• [Your task]:
Set down a word-for-word copy of the data below, limited to the lines from the first through the line with "0.032 | 0.05 | 1 |".

Input records START

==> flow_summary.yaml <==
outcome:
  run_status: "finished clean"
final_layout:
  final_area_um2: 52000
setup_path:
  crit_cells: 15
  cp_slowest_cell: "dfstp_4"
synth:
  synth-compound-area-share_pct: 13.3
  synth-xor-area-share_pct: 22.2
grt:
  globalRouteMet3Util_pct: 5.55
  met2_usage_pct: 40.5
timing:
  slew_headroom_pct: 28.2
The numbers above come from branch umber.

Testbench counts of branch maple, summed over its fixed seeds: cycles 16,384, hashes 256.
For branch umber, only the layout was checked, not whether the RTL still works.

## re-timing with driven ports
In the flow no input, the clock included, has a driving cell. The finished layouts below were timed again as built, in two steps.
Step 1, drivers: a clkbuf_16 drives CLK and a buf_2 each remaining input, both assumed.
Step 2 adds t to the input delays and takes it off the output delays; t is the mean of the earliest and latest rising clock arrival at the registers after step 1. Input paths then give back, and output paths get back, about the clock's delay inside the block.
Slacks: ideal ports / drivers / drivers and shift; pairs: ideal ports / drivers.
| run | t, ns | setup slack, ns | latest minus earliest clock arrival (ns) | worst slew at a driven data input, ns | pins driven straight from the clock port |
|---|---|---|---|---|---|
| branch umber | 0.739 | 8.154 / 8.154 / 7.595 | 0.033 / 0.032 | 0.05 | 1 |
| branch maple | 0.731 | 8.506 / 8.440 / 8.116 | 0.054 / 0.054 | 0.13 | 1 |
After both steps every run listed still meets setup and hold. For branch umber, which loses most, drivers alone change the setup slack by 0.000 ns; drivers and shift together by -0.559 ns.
This is an optimization exercise on Yosys and OpenROAD, whose aim is small area, a short achievable clock period and few clock cycles per item, not a production implementation.
Function was not checked in any run shown here: the RTL went through the layout flow alone.

File: flow/design.v
module mac(input [7:0] a, input [9:1] t, input [3:0] s1, input [3:0] s2,
           input [3:0] s3, input clr,
           input [17:0] acc_s, input [4:0] acc_c,
           output [17:0] ns, output [4:0] nc);
  wire p0_0, p0_1, p0_2, p0_3, p0_4, p0_5, p0_6, p0_7, p0_8, p0_9, p1_0, p1_1, p1_2, p1_3, p1_4, p1_5, p1_6, p1_7, p1_8, p1_9, p2_0, p2_1, p2_2, p2_3, p2_4, p2_5, p2_6, p2_7, p2_8, p2_9, p3_0, p3_1, p3_2, p3_3, p3_4, p3_5, p3_6, p3_7, p3_8, p3_9, q0, q1, q2, q3, q4, q5, q6, q7, q8, q9, q10, q11, q12, q13, q14, q15, q16, q17, r3, r6, r9, r12, r15, x1, y1, x2, y2, x3, y3, x4, y4, x5, y5, x6, y6, x7, y7, x8, y8, x9, y9, x10, y10, x11, y11, x12, y12, x13, y13, x14, y14, x15, y15, x16, y16, x17, y17, x18, y18, x19, y19, x20, y20, x21, y21, x22, y22, x23, y23, x24, y24, x25, y25, x26, y26, x27, y27, x28, y28, x29, y29, x30, y30, x31, y31, x32, y32, x33, y33;
  assign p0_0 = (s1[0] & a[0]) | (s3[0] & a[0]);
  assign p0_1 = (s1[0] & a[1]) | (s2[0] & a[0]) | (s3[0] & t[1]);
  assign p0_2 = (s1[0] & a[2]) | (s2[0] & a[1]) | (s3[0] & t[2]);
  assign p0_3 = (s1[0] & a[3]) | (s2[0] & a[2]) | (s3[0] & t[3]);
  assign p0_4 = (s1[0] & a[4]) | (s2[0] & a[3]) | (s3[0] & t[4]);
  assign p0_5 = (s1[0] & a[5]) | (s2[0] & a[4]) | (s3[0] & t[5]);
  assign p0_6 = (s1[0] & a[6]) | (s2[0] & a[5]) | (s3[0] & t[6]);
  assign p0_7 = (s1[0] & a[7]) | (s2[0] & a[6]) | (s3[0] & t[7]);
  assign p0_8 = (s2[0] & a[7]) | (s3[0] & t[8]);
  assign p0_9 = (s3[0] & t[9]);
  assign p1_0 = (s1[1] & a[0]) | (s3[1] & a[0]);
  assign p1_1 = (s1[1] & a[1]) | (s2[1] & a[0]) | (s3[1] & t[1]);
  assign p1_2 = (s1[1] & a[2]) | (s2[1] & a[1]) | (s3[1] & t[2]);
  assign p1_3 = (s1[1] & a[3]) | (s2[1] & a[2]) | (s3[1] & t[3]);
  assign p1_4 = (s1[1] & a[4]) | (s2[1] & a[3]) | (s3[1] & t[4]);
  assign p1_5 = (s1[1] & a[5]) | (s2[1] & a[4]) | (s3[1] & t[5]);
  assign p1_6 = (s1[1] & a[6]) | (s2[1] & a[5]) | (s3[1] & t[6]);
  assign p1_7 = (s1[1] & a[7]) | (s2[1] & a[6]) | (s3[1] & t[7]);
  assign p1_8 = (s2[1] & a[7]) | (s3[1] & t[8]);
  assign p1_9 = (s3[1] & t[9]);
  assign p2_0 = (s1[2] & a[0]) | (s3[2] & a[0]);
  assign p2_1 = (s1[2] & a[1]) | (s2[2] & a[0]) | (s3[2] & t[1]);
  assign p2_2 = (s1[2] & a[2]) | (s2[2] & a[1]) | (s3[2] & t[2]);
  assign p2_3 = (s1[2] & a[3]) | (s2[2] & a[2]) | (s3[2] & t[3]);
  assign p2_4 = (s1[2] & a[4]) | (s2[2] & a[3]) | (s3[2] & t[4]);
  assign p2_5 = (s1[2] & a[5]) | (s2[2] & a[4]) | (s3[2] & t[5]);
  assign p2_6 = (s1[2] & a[6]) | (s2[2] & a[5]) | (s3[2] & t[6]);
  assign p2_7 = (s1[2] & a[7]) | (s2[2] & a[6]) | (s3[2] & t[7]);
  assign p2_8 = (s2[2] & a[7]) | (s3[2] & t[8]);
  assign p2_9 = (s3[2] & t[9]);
  assign p3_0 = (s1[3] & a[0]) | (s3[3] & a[0]);
  assign p3_1 = (s1[3] & a[1]) | (s2[3] & a[0]) | (s3[3] & t[1]);
  assign p3_2 = (s1[3] & a[2]) | (s2[3] & a[1]) | (s3[3] & t[2]);
  assign p3_3 = (s1[3] & a[3]) | (s2[3] & a[2]) | (s3[3] & t[3]);
  assign p3_4 = (s1[3] & a[4]) | (s2[3] & a[3]) | (s3[3] & t[4]);
  assign p3_5 = (s1[3] & a[5]) | (s2[3] & a[4]) | (s3[3] & t[5]);
  assign p3_6 = (s1[3] & a[6]) | (s2[3] & a[5]) | (s3[3] & t[6]);
  assign p3_7 = (s1[3] & a[7]) | (s2[3] & a[6]) | (s3[3] & t[7]);
  assign p3_8 = (s2[3] & a[7]) | (s3[3] & t[8]);
  assign p3_9 = (s3[3] & t[9]);
  assign q0 = acc_s[0] & ~clr;
  assign q1 = acc_s[1] & ~clr;
  assign q2 = acc_s[2] & ~clr;
  assign q3 = acc_s[3] & ~clr;
  assign q4 = acc_s[4] & ~clr;
  assign q5 = acc_s[5] & ~clr;
  assign q6 = acc_s[6] & ~clr;
  assign q7 = acc_s[7] & ~clr;
  assign q8 = acc_s[8] & ~clr;
  assign q9 = acc_s[9] & ~clr;
  assign q10 = acc_s[10] & ~clr;
  assign q11 = acc_s[11] & ~clr;
  assign q12 = acc_s[12] & ~clr;
  assign q13 = acc_s[13] & ~clr;
  assign q14 = acc_s[14] & ~clr;
  assign q15 = acc_s[15] & ~clr;
  assign q16 = acc_s[16] & ~clr;
  assign q17 = acc_s[17] & ~clr;
  assign r3 = acc_c[0] & ~clr;
  assign r6 = acc_c[1] & ~clr;
  assign r9 = acc_c[2] & ~clr;
  assign r12 = acc_c[3] & ~clr;
  assign r15 = acc_c[4] & ~clr;
  fa u1(.a(p0_6), .b(p1_4), .c(p2_2), .s(x1), .co(y1));
  fa u2(.a(p0_7), .b(p1_5), .c(p2_3), .s(x2), .co(y2));
  fa u3(.a(p0_8), .b(p1_6), .c(p2_4), .s(x3), .co(y3));
  fa u4(.a(p0_9), .b(p1_7), .c(p2_5), .s(x4), .co(y4));
  ha u5(.a(p3_3), .b(q9), .s(x5), .co(y5));
  fa u6(.a(p1_8), .b(p2_6), .c(p3_4), .s(x6), .co(y6));
  ha u7(.a(p1_9), .b(p2_7), .s(x7), .co(y7));
  ha u8(.a(p2_8), .b(p3_6), .s(x8), .co(y8));
  ha u9(.a(p0_3), .b(p1_1), .s(x9), .co(y9));
  fa u10(.a(p0_4), .b(p1_2), .c(p2_0), .s(x10), .co(y10));
  fa u11(.a(p0_5), .b(p1_3), .c(p2_1), .s(x11), .co(y11));
  fa u12(.a(p3_0), .b(q6), .c(r6), .s(x12), .co(y12));
  fa u13(.a(p3_1), .b(q7), .c(y1), .s(x13), .co(y13));
  fa u14(.a(p3_2), .b(q8), .c(y2), .s(x14), .co(y14));
  fa u15(.a(r9), .b(y3), .c(x5), .s(x15), .co(y15));
  fa u16(.a(q10), .b(y5), .c(y4), .s(x16), .co(y16));
  fa u17(.a(p3_5), .b(q11), .c(x7), .s(x17), .co(y17));
  fa u18(.a(q12), .b(r12), .c(y7), .s(x18), .co(y18));
  fa u19(.a(p2_9), .b(p3_7), .c(q13), .s(x19), .co(y19));
  ha u20(.a(p0_2), .b(p1_0), .s(x20), .co(y20));
  fa u21(.a(q3), .b(r3), .c(x9), .s(x21), .co(y21));
  fa u22(.a(q4), .b(y9), .c(x10), .s(x22), .co(y22));
  fa u23(.a(q5), .b(y10), .c(x11), .s(x23), .co(y23));
  fa u24(.a(y11), .b(x1), .c(x12), .s(x24), .co(y24));
  fa u25(.a(x2), .b(y12), .c(x13), .s(x25), .co(y25));
  fa u26(.a(x3), .b(y13), .c(x14), .s(x26), .co(y26));
  fa u27(.a(x4), .b(y14), .c(x15), .s(x27), .co(y27));
  fa u28(.a(x6), .b(y15), .c(x16), .s(x28), .co(y28));
  fa u29(.a(y6), .b(x17), .c(y16), .s(x29), .co(y29));
  fa u30(.a(x8), .b(y17), .c(x18), .s(x30), .co(y30));
  fa u31(.a(y8), .b(x19), .c(y18), .s(x31), .co(y31));
  fa u32(.a(p3_8), .b(q14), .c(y19), .s(x32), .co(y32));
  fa u33(.a(p3_9), .b(q15), .c(r15), .s(x33), .co(y33));
  assign {nc[0], ns[2:0]} = {1'b0, x20, p0_1, p0_0} + {1'b0, q2, q1, q0};
  assign {nc[1], ns[5:3]} = {1'b0, x23, x22, x21} + {1'b0, y22, y21, y20};
  assign {nc[2], ns[8:6]} = {1'b0, x26, x25, x24} + {1'b0, y25, y24, y23};
  assign {nc[3], ns[11:9]} = {1'b0, x29, x28, x27} + {1'b0, y28, y27, y26};
  assign {nc[4], ns[14:12]} = {1'b0, x32, x31, x30} + {1'b0, y31, y30, y29};
  assign ns[17:15] = {q17, q16, x33} + {1'b0, y33, y32};
endmodule
module fa(input a, input b, input c, output s, output co);
  assign s = a ^ b ^ c;
  assign co = (a & b) | (a & c) | (b & c);
endmodule
module ha(input a, input b, output s, output co);
  assign s = a ^ b;
  assign co = a & b;
endmodule
`timescale 1ns / 1ps
module toplv_matmul(input st, rst, clk, input [7:0] data_in,
                    output done, output [7:0] dataout);
  reg [2:0] h;
  reg [1:0] j, k;
  reg       run;       
  reg       armed;     
  always @(posedge clk or posedge rst) begin
    if (rst) begin
      h <= 3'd0; j <= 2'd0; k <= 2'd0;
      run <= 1'b0;
      armed <= 1'b0;
    end else if (run) begin
      if (h == 3'd5 && j == 2'd1 && k == 2'd1) begin
        run <= 1'b0;
      end
      if (k == 2'd2) begin
        k <= 2'd0;
        if (j == 2'd2) begin
          j <= 2'd0;
          h <= h + 3'd1;
        end else begin
          j <= j + 2'd1;
        end
      end else begin
        k <= k + 2'd1;
      end
    end else if (armed) begin
      if (!st) begin
        h <= 3'd0; j <= 2'd1; k <= 2'd0;
        run <= 1'b1;
        armed <= 1'b0;
      end
    end else if (st) begin
      armed <= 1'b1;
    end
  end
  reg [7:0] ra [0:8];
  reg [7:0] rb [0:8];
  wire early = (j == 2'd0) || (j == 2'd1 && k == 2'd0);
  wire lda = !run || h == 3'd0 || (h == 3'd1 && early);      
  wire ldb = !run || h <= 3'd1 || (h == 3'd2 && early);      
  integer q;
  always @(posedge clk) begin
    ra[0] <= lda ? data_in : ra[8];
    rb[0] <= ldb ? data_in : rb[8];
    for (q = 1; q < 9; q = q + 1) begin
      ra[q] <= ra[q-1];
      rb[q] <= rb[q-1];
    end
  end
  reg [4:0] pb;      
  reg [2:0] qa;      
  always @(*) begin
    case ({j, k})
      4'd0: pb = 5'b00100;
      4'd1: pb = 5'b00010;
      4'd2: pb = 5'b00001;
      4'd4: pb = 5'b01000;
      4'd5: pb = 5'b00100;
      4'd6: pb = 5'b00010;
      4'd8: pb = 5'b10000;
      4'd9: pb = 5'b01000;
      4'd10: pb = 5'b00100;
      default: pb = 5'b00000;
    endcase
    case ({h, j})
      5'd0: qa = 3'b001;
      5'd1: qa = 3'b010;
      5'd2: qa = 3'b100;
      5'd4: qa = 3'b100;
      5'd5: qa = 3'b001;
      5'd6: qa = 3'b010;
      5'd8: qa = 3'b010;
      5'd9: qa = 3'b100;
      5'd10: qa = 3'b001;
      5'd12: qa = 3'b001;
      5'd13: qa = 3'b010;
      5'd14: qa = 3'b100;
      5'd16: qa = 3'b100;
      5'd17: qa = 3'b001;
      5'd18: qa = 3'b010;
      5'd20: qa = 3'b010;
      5'd21: qa = 3'b100;
      5'd22: qa = 3'b001;
      default: qa = 3'b000;
    endcase
  end
  reg  [7:0]  opa;         
  reg  [9:1]  opt;         
  reg  [3:0]  s1, s2, s3;  
  reg         first;       
  reg         first_o;     
  reg  [17:0] acc_s;
  reg  [4:0] acc_c;    
  reg  [17:0] outr;
  reg         done_r;
  wire [17:0] ns;
  wire [4:0] nc;
  wire [7:0] asel = ({8{qa[0]}} & ra[1]) | ({8{qa[1]}} & ra[4]) | ({8{qa[2]}} & ra[7]);
  wire [7:0] bsel = ({8{pb[0]}} & rb[0]) | ({8{pb[1]}} & rb[2]) | ({8{pb[2]}} & rb[4]) |
                    ({8{pb[3]}} & rb[6]) | ({8{pb[4]}} & rb[8]);
  wire [9:0] asel3 = {2'b0, asel} + {1'b0, asel, 1'b0};
  mac u_mac(.a(opa), .t(opt), .s1(s1), .s2(s2), .s3(s3), .clr(first), .acc_s(acc_s), .acc_c(acc_c),
            .ns(ns), .nc(nc));
  always @(posedge clk) begin
    opa <= asel;
    opt <= asel3[9:1];
    for (q = 0; q < 4; q = q + 1) begin
      s1[q] <= (bsel[2*q +: 2] == 2'd1);
      s2[q] <= (bsel[2*q +: 2] == 2'd2);
      s3[q] <= (bsel[2*q +: 2] == 2'd3);
    end
    first <= (k == 2'd0);
    first_o <= (k == 2'd0) && run;    
    acc_s <= ns;
    acc_c <= nc;
    outr <= first_o ? (acc_s + ({17'd0, acc_c[0]} << 3) + ({17'd0, acc_c[1]} << 6) + ({17'd0, acc_c[2]} << 9) + ({17'd0, acc_c[3]} << 12) + ({17'd0, acc_c[4]} << 15)) : {8'd0, outr[17:8]};
    done_r <= run && h == 3'd2 && j == 2'd1 && k == 2'd0;      
  end
  assign done = done_r;
  assign dataout = outr[7:0];
endmodule
File: flow/config.mk
export PLATFORM = sky130hd
export DESIGN_NAME = toplv_matmul
export DESIGN_NICKNAME = toplv_matmul
export VERILOG_FILES = /design/flow/design.v
export SDC_FILE = /design/flow/constraint.sdc
export NUM_CORES = 4
export LEC_CHECK = 0
export CAP_MARGIN = 20
export CORE_MARGIN = 2
export CORE_UTILIZATION = 40
export CTS_BUF_LIST = sky130_fd_sc_hd__clkbuf_8
export CTS_CLUSTER_DIAMETER = 60
export CTS_CLUSTER_SIZE = 18
export SLEW_MARGIN = 20
export SYNTH_HIERARCHICAL = 1
export SYNTH_MINIMUM_KEEP_SIZE = 0
File: flow/run.sh
#!/bin/bash
# synth_recipe.tcl (not shown) runs the flow's synth.tcl, then flattens the netlist and writes it again
# the make line also repeats each setting of config.mk as NAME=value (left out here)
make -C /OpenROAD-flow-scripts/flow DESIGN_CONFIG=/design/flow/config.mk WORK_HOME=/design/flow/orfs CLKGATE_MAP_FILE= SYNTH_SCRIPT=/design/flow/synth_recipe.tcl finish
File: flow/constraint.sdc
create_clock -name core_clock -period 10.0 [get_ports {clk}]
set_input_delay 2.0000 -clock core_clock [delete_from_list [all_inputs] [get_ports {clk}]]
set_output_delay 2.0000 -clock core_clock [all_outputs]
set_load 0.01 [all_outputs]
==> results of run 1 <==
## state kept, by name (all words and copies together), names as in the netlist, 2 cells and up
| name | count |
|---|---|
| h | 3 |
| outr | 18 |
| j | 2 |
| acc_c | 5 |
| ra | 72 |
| s3 | 4 |
| k | 2 |
| s2 | 4 |
| opt | 9 |
| s1 | 4 |
| rb | 72 |
| opa | 8 |
| acc_s | 18 |
## how the worst min path moves through the flow
stage | end
final | rb[4][6]$_DFF_P_
after global routing | rb[4][6]$_DFF_P_
after CTS | rb[4][6]$_DFF_P_
after detailed placement | ra[1][2]$_DFF_P_
after global placement | rb[2][5]$_DFF_P_
after floorplan | ra[1][0]$_DFF_P_
## final cells by class
| type | count | area [sq um] | area share |
|---|---|---|---|
| clock buffers | 20 | 275 | 0.0294 |
| clock inverters | 8 | 166 | 0.0178 |
| inverters | 66 | 248 | 0.0265 |
| multi-input cells | 394 | 3570 | 0.381 |
| flip-flops and latches | 226 | 4570 | 0.488 |
| well taps | 275 | 344 | 0.0368 |
| repair buffers | 19 | 190 | 0.0203 |
## synth_stat cells, drive strengths merged, types with 2 or more instances
| cell | count |
|---|---|
| a21o | 6 |
| o2bb2ai | 8 |
| nor2 | 16 |
| mux2 | 22 |
| o21ai | 14 |
| nand3 | 12 |
| ha | 40 |
| nor2b | 32 |
| a41oi | 2 |
| buf | 33 |
| a21boi | 4 |
| inv | 66 |
| dfrtp | 9 |
| a221oi | 8 |
| o21bai | 3 |
| xor2 | 10 |
| and3 | 4 |
| a21oi | 18 |
| o22ai | 8 |
| dfxtp | 217 |
| nand2b | 4 |
| or2 | 2 |
| nor3 | 5 |
| and2 | 8 |
| mux2i | 10 |
| o211ai | 2 |
| a41o | 2 |
| a222oi | 35 |
| fa | 35 |
| and2b | 2 |
| clkbuf | 11 |
| xnor2 | 14 |
| a22o | 4 |
| o21a | 6 |
| or4b | 3 |
| nand2 | 23 |
| a22oi | 16 |
| or3 | 4 |
## through the flow
stage	utilization	setup WS, ns	hold slack (ns)
3_3_place_gp	0.420	6.71	0.310
4_1_cts	0.441	6.55	0.311
6_report	0.441	6.49	0.320
5_1_grt	0.441	6.28	0.312
3_5_place_dp	0.420	6.55	0.312
2_1_floorplan	-	7.04	0.310
## metal layers
| layer | wire length, um | share of wire | track usage | vias up |
|---|---|---|---|---|
| li1 | - | - | - | 2515 |
| met1 | 7760 | 0.46 | 0.202 | 2517 |
| met2 | 7730 | 0.46 | 0.251 | 154 |
| met3 | 825 | 0.049 | 0.0260 | 47 |
| met4 | 588 | 0.035 | 0.0569 | 0 |
| met5 | 0 | 0 | 0 | - |
## per-module statistics from Yosys, one instance, submodules excluded
module | flops+latches | cells inside | times used
toplv_matmul | 226 | 522 | 1
ha | 0 | 1 | 5
mac | 0 | 175 | 1
fa | 0 | 1 | 28
## critical path, stage by stage (launching register included)
cell      delay [ns]
dfrtp_1         0.69
nand2b_1        0.30
o32a_2          0.20
o21ai_2         0.13
a222oi_1        0.39
inv_1           0.17
ha_1            0.26
fa_1            0.40
a21o_1          0.18
a21oi_1         0.23
o21bai_1        0.10
a21o_1          0.21
a21o_1          0.18
## logic make-up after synthesis
kind of cell,count (synthesis),share of synthesized area
compound gates,144,0.131
xor+xnor,24,0.0250
fa+ha+maj,75,0.138
buf+inv,110,0.0658
flops,226,0.525
mux,32,0.0399
simple gates,119,0.0756
## placed cells by master (no fill, tap or decap), drive strengths merged, types with 8 or more instances in the layout
master         instances
dfxtp                217
inv                   68
ha                    40
a222oi                35
fa                    35
nor2b                 32
nand2                 23
mux2                  22
clkbuf                20
clkdlybuf4s50         19
a21oi                 18
nor2                  16
a22oi                 16
xnor2                 14
o21ai                 14
nand3                 12
mux2i                 10
xor2                  10
dfrtp                  9
a221oi                 8
o22ai                  8
and2                   8
o2bb2ai                8
==> results.cfg, run 1 <==
[sta]
post-route-period-util = 0.351
grt_setup_unrepaired = no
final-setup-viol-count = 0
slew_headroom = 0.380
tns_ns = 0
slew_violations = 0
period_minus_slack_ns = 3.51
hold_viol = 0
fmax_ghz = 0.285
fin_skew_ns = 0.0257
worst_slew_pin_slew_ns = 0.929

[clock_network]
clk_pin_slew_ns = 0.10
cts_root_buffer = clkbuf_8
htreeDepth = 1
cts_tree = built
insertion_delay_ns = 0.53
post_cts_buffers = 0
cts_buffer_depth = 3
cts.sinks = 226
cts_hold_buffers = 0
cts_made_buffers = 19
post_cts_resized = 0

[final_layout]
drive_gt1_frac = 0.0832
postLayoutCellArea_sq_mm = 0.00936
fin_cells = 1008
nNetsFinal = 812
final.fill_count = 1959
areaGrowthSynthToFinish_pct = 7.47
diodes = 0

[synth]
ys_seq_area_frac = 0.525
syn_inst = 730
synth.distinct_cells = 61
synth_nets = 816
synth-edff-count = 0
synth_ff_type = dfxtp_1
syn_area_sq_mm = 0.00871
ys_seq_elements = 226
synth.top_cell.area_share = 0.499
yosys-top-cells-area = dfxtp_1 50%, fa_1 8.0%, ha_1 5.7%
postSynthAreaPerCell_sq_um = 11.9
ys_warn_count = 9
synth_top_area_cell = dfxtp_1
synthArstFlopShare = 0.0398

[global_routing]
grt_max_degree = 24
grt_pass1_vias = 5301
grtUsageTotal = 0.152
grt_pass1_wl_um = 27600
antenna_found_initial = 0
grt_overflow = 0

[setup_path]
worstSetupEndpointType = flip-flop
cp_data_required_time_ns = 10.44
r2r_cells = 12
crit_end = opt[9]$_DFF_P_
r2r_slack_ns = 6.49
startpoint = j[1]$_DFFE_PP0P_
worstPathMaxFanout = 18
cp-start-kind = flip-flop
r2r-end = opt[9]$_DFF_P_
critPathKind = flip-flop to flip-flop
crit_arrival_ns = 3.95
timing.rr.start = j[1]$_DFFE_PP0P_

[routing]
vias = 5233
drc = 0
first_iter_violations = 417
wire_per_inst_um = 16.8
vias_per_cell = 5.19
postRouteAntennaNets = 0
first_pass_iters = 7
finalWirelength_um = 16900

[floorplanning]
dieWidth_um = 152
core-area_sq_mm = 0.0212
fp.dieH_um = 152
num_rows = 53
start_util = 0.410
die-area_sq_mm = 0.0230
io_pins = 20

[job]
drv_cap = 0

[hold_path]
hold_depth = 0
hold_class = flip-flop to flip-flop
hp-start = rb[3][6]$_DFF_P_

[placement]
io_buffer_count = 19
dpl_cell_area_sq_mm = 0.00892
globalplace.congestion = 0.850
place_hpwl_um = 12200
placed_cells = 980

[run_status]
status = no timing/DRC/antenna violations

Input records END

• [Your response]:
==> flow_summary.yaml <==
outcome:
  run_status: "finished clean"
final_layout:
  final_area_um2: 52000
setup_path:
  crit_cells: 15
  cp_slowest_cell: "dfstp_4"
synth:
  synth-compound-area-share_pct: 13.3
  synth-xor-area-share_pct: 22.2
grt:
  globalRouteMet3Util_pct: 5.55
  met2_usage_pct: 40.5
timing:
  slew_headroom_pct: 28.2
The numbers above come from branch umber.

Testbench counts of branch maple, summed over its fixed seeds: cycles 16,384, hashes 256.
For branch umber, only the layout was checked, not whether the RTL still works.

## re-timing with driven ports
In the flow no input, the clock included, has a driving cell. The finished layouts below were timed again as built, in two steps.
Step 1, drivers: a clkbuf_16 drives CLK and a buf_2 each remaining input, both assumed.
Step 2 adds t to the input delays and takes it off the output delays; t is the mean of the earliest and latest rising clock arrival at the registers after step 1. Input paths then give back, and output paths get back, about the clock's delay inside the block.
Slacks: ideal ports / drivers / drivers and shift; pairs: ideal ports / drivers.
| run | t, ns | setup slack, ns | latest minus earliest clock arrival (ns) | worst slew at a driven data input, ns | pins driven straight from the clock port |
|---|---|---|---|---|---|
| branch umber | 0.739 | 8.154 / 8.154 / 7.595 | 0.033 / 0.032 | 0.05 | 1 |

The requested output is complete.